Why Sour Cream Is The Ultimate Secret Ingredient

Cornbread, brownies, cheesecake, pie crust, waffles, breads – you name it, sour cream can make it better. There’s nothing worse than taking a bite out of a dish you’ve been looking forward to, only to have it come up short on moist expectations.

Luckily, there’s an easy way to ensure guaranteed moisture in almost any dish – and it all boils down to the type of dairy that’s used. Many baking recipes call for milk, but sour cream enhances the texture of baked goods by making them moist and spongy while adding a slight tanginess that can’t be achieved with regular milk. But it’s more than just taste! Using sour cream creates a chemical reaction that exceeds flavor and texture expectations.

Sour Cream Science

Before we get into the nitty-gritty details, let’s dive into what sour cream is for a second.

It’s made by fermenting high-pasteurized cream with lactic acid-producing bacteria; this lactic acid is the superstar that gives baked good much-needed moisture. The lactic acid reacts with leavening agents like baking soda and baking powder, and that reaction creates air bubbles that gives a soft, fluffy texture.

The moisture and fat content help create a richer and creamier flavor. Sour cream also helps to weaken gluten strands which gives a better texture. Combining sour cream with seltzer water creates a similar reaction and spongey end result.

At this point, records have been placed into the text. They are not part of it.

### src/rtl/shift_unit_arbiter.sv
// Round-robin arbiter sharing one 32-bit log shifter (SLL/SRL/SRA/ROR) between two
// requesters, with a single-entry registered response buffer tagged by requester ID.
module shift_unit_arbiter (
    input  logic        clk_i,
    input  logic        rst_i,
    input  logic        req0_valid_i,
    output logic        req0_ready_o,
    input  logic [31:0] req0_data_i,
    input  logic [4:0]  req0_shamt_i,
    input  logic [1:0]  req0_op_i,
    input  logic        req1_valid_i,
    output logic        req1_ready_o,
    input  logic [31:0] req1_data_i,
    input  logic [4:0]  req1_shamt_i,
    input  logic [1:0]  req1_op_i,
    output logic        rsp_valid_o,
    input  logic        rsp_ready_i,
    output logic [31:0] rsp_data_o,
    output logic        rsp_id_o
);

    typedef enum logic [1:0] {
        OP_SLL = 2'b00,
        OP_SRL = 2'b01,
        OP_ROR = 2'b10,
        OP_SRA = 2'b11
    } shift_op_e;

    logic        rsp_valid_q, rsp_valid_d;
    logic [31:0] rsp_data_q, rsp_data_d;
    logic        rsp_id_q, rsp_id_d;
    logic        last_grant_q, last_grant_d;

    logic        can_accept;
    logic        grant_any;
    logic        grant_sel;
    logic        accept;
    logic [31:0] sh_data;
    logic [4:0]  sh_amt;
    shift_op_e   sh_op;
    logic [31:0] sh_res;

    // On contention the requester that did not win last time is chosen.
    always_comb begin
        can_accept   = !rsp_valid_q || rsp_ready_i;
        grant_any    = req0_valid_i || req1_valid_i;
        grant_sel    = (req0_valid_i && req1_valid_i) ? !last_grant_q : req1_valid_i;
        req0_ready_o = !rst_i && can_accept && grant_any && !grant_sel;
        req1_ready_o = !rst_i && can_accept && grant_any && grant_sel;
        accept       = req0_ready_o || req1_ready_o;
    end

    always_comb begin
        sh_data = grant_sel ? req1_data_i  : req0_data_i;
        sh_amt  = grant_sel ? req1_shamt_i : req0_shamt_i;
        sh_op   = shift_op_e'(grant_sel ? req1_op_i : req0_op_i);
    end

    // Five conditional stages of 1/2/4/8/16 bits, one per shift-amount bit.
    always_comb begin
        sh_res = sh_data;
        for (int k = 0; k < 5; k++) begin
            if (sh_amt[k]) begin
                case (sh_op)
                    OP_SLL:  sh_res = sh_res << (1 << k);
                    OP_SRL:  sh_res = sh_res >> (1 << k);
                    OP_SRA:  sh_res = $signed(sh_res) >>> (1 << k);
                    default: sh_res = (sh_res >> (1 << k)) | (sh_res << (32 - (1 << k)));
                endcase
            end
        end
    end

    always_comb begin
        rsp_valid_d  = rsp_valid_q;
        rsp_data_d   = rsp_data_q;
        rsp_id_d     = rsp_id_q;
        last_grant_d = last_grant_q;
        if (accept) begin
            rsp_valid_d  = 1'b1;
            rsp_data_d   = sh_res;
            rsp_id_d     = grant_sel;
            last_grant_d = grant_sel;
        end else if (rsp_ready_i) begin
            rsp_valid_d  = 1'b0;
        end
    end

    // last_grant resets to 1 so requester 0 wins the first contention.
    always_ff @(posedge clk_i or posedge rst_i) begin
        if (rst_i) begin
            rsp_valid_q  <= 1'b0;
            rsp_data_q   <= 32'h0;
            rsp_id_q     <= 1'b0;
            last_grant_q <= 1'b1;
        end else begin
            rsp_valid_q  <= rsp_valid_d;
            rsp_data_q   <= rsp_data_d;
            rsp_id_q     <= rsp_id_d;
            last_grant_q <= last_grant_d;
        end
    end

    assign rsp_valid_o = rsp_valid_q;
    assign rsp_data_o  = rsp_data_q;
    assign rsp_id_o    = rsp_id_q;

endmodule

Many websites recommend buttermilk for this purpose, since it contains the same lactic acid that’s needed for getting a moist bake. While buttermilk is a better option over regular milk, it still doesn’t compare to sour cream’s thick texture and fatty richness that adds creaminess to baked goods.

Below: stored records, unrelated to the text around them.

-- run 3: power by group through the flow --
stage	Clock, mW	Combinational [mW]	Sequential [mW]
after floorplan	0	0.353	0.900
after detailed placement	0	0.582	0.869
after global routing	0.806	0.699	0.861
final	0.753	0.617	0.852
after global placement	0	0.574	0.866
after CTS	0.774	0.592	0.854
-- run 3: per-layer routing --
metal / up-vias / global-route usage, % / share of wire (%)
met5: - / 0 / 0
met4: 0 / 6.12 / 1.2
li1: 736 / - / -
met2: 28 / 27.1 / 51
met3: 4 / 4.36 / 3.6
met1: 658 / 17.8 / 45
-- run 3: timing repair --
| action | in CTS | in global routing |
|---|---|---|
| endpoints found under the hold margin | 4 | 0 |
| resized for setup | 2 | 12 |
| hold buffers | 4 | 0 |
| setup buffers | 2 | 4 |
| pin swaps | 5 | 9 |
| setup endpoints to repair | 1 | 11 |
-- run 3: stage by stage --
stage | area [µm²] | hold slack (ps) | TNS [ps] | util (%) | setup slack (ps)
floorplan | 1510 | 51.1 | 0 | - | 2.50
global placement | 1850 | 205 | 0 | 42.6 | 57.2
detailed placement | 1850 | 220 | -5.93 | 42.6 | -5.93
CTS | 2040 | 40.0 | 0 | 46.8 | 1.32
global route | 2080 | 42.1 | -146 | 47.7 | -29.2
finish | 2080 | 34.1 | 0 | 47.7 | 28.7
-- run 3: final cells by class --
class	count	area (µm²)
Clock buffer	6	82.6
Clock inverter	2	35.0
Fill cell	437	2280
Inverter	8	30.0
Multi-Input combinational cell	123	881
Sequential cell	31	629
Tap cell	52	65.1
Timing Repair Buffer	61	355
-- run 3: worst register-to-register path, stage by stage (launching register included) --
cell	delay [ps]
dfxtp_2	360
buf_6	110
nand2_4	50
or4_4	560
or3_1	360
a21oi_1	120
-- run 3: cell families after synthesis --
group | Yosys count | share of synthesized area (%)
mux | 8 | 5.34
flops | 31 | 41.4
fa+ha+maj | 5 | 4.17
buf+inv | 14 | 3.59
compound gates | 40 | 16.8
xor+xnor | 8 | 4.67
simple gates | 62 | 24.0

Why sour cream is the secret ingredient in waffles

If you’re out of sour cream, there are other dairy options that can be substituted:

  • Full-fat Greek yogurt
  • Buttermilk
  • Cream cheese
  • Crème fraîche
  • Cottage cheese

These high-fat alternatives will help maintain the moisture in your baked goods. They won’t have the same tangy flavor as sour cream, so keep that in mind when swapping out ingredients.

Alternatively, low-fat dairy products like regular milk or buttercream will still work, and many sites recommend both products for baked goods because they contain the same lactic acid that’s needed for getting a decent bake. Without sour cream, however, your baked goods may not be as rich, tender, and moist.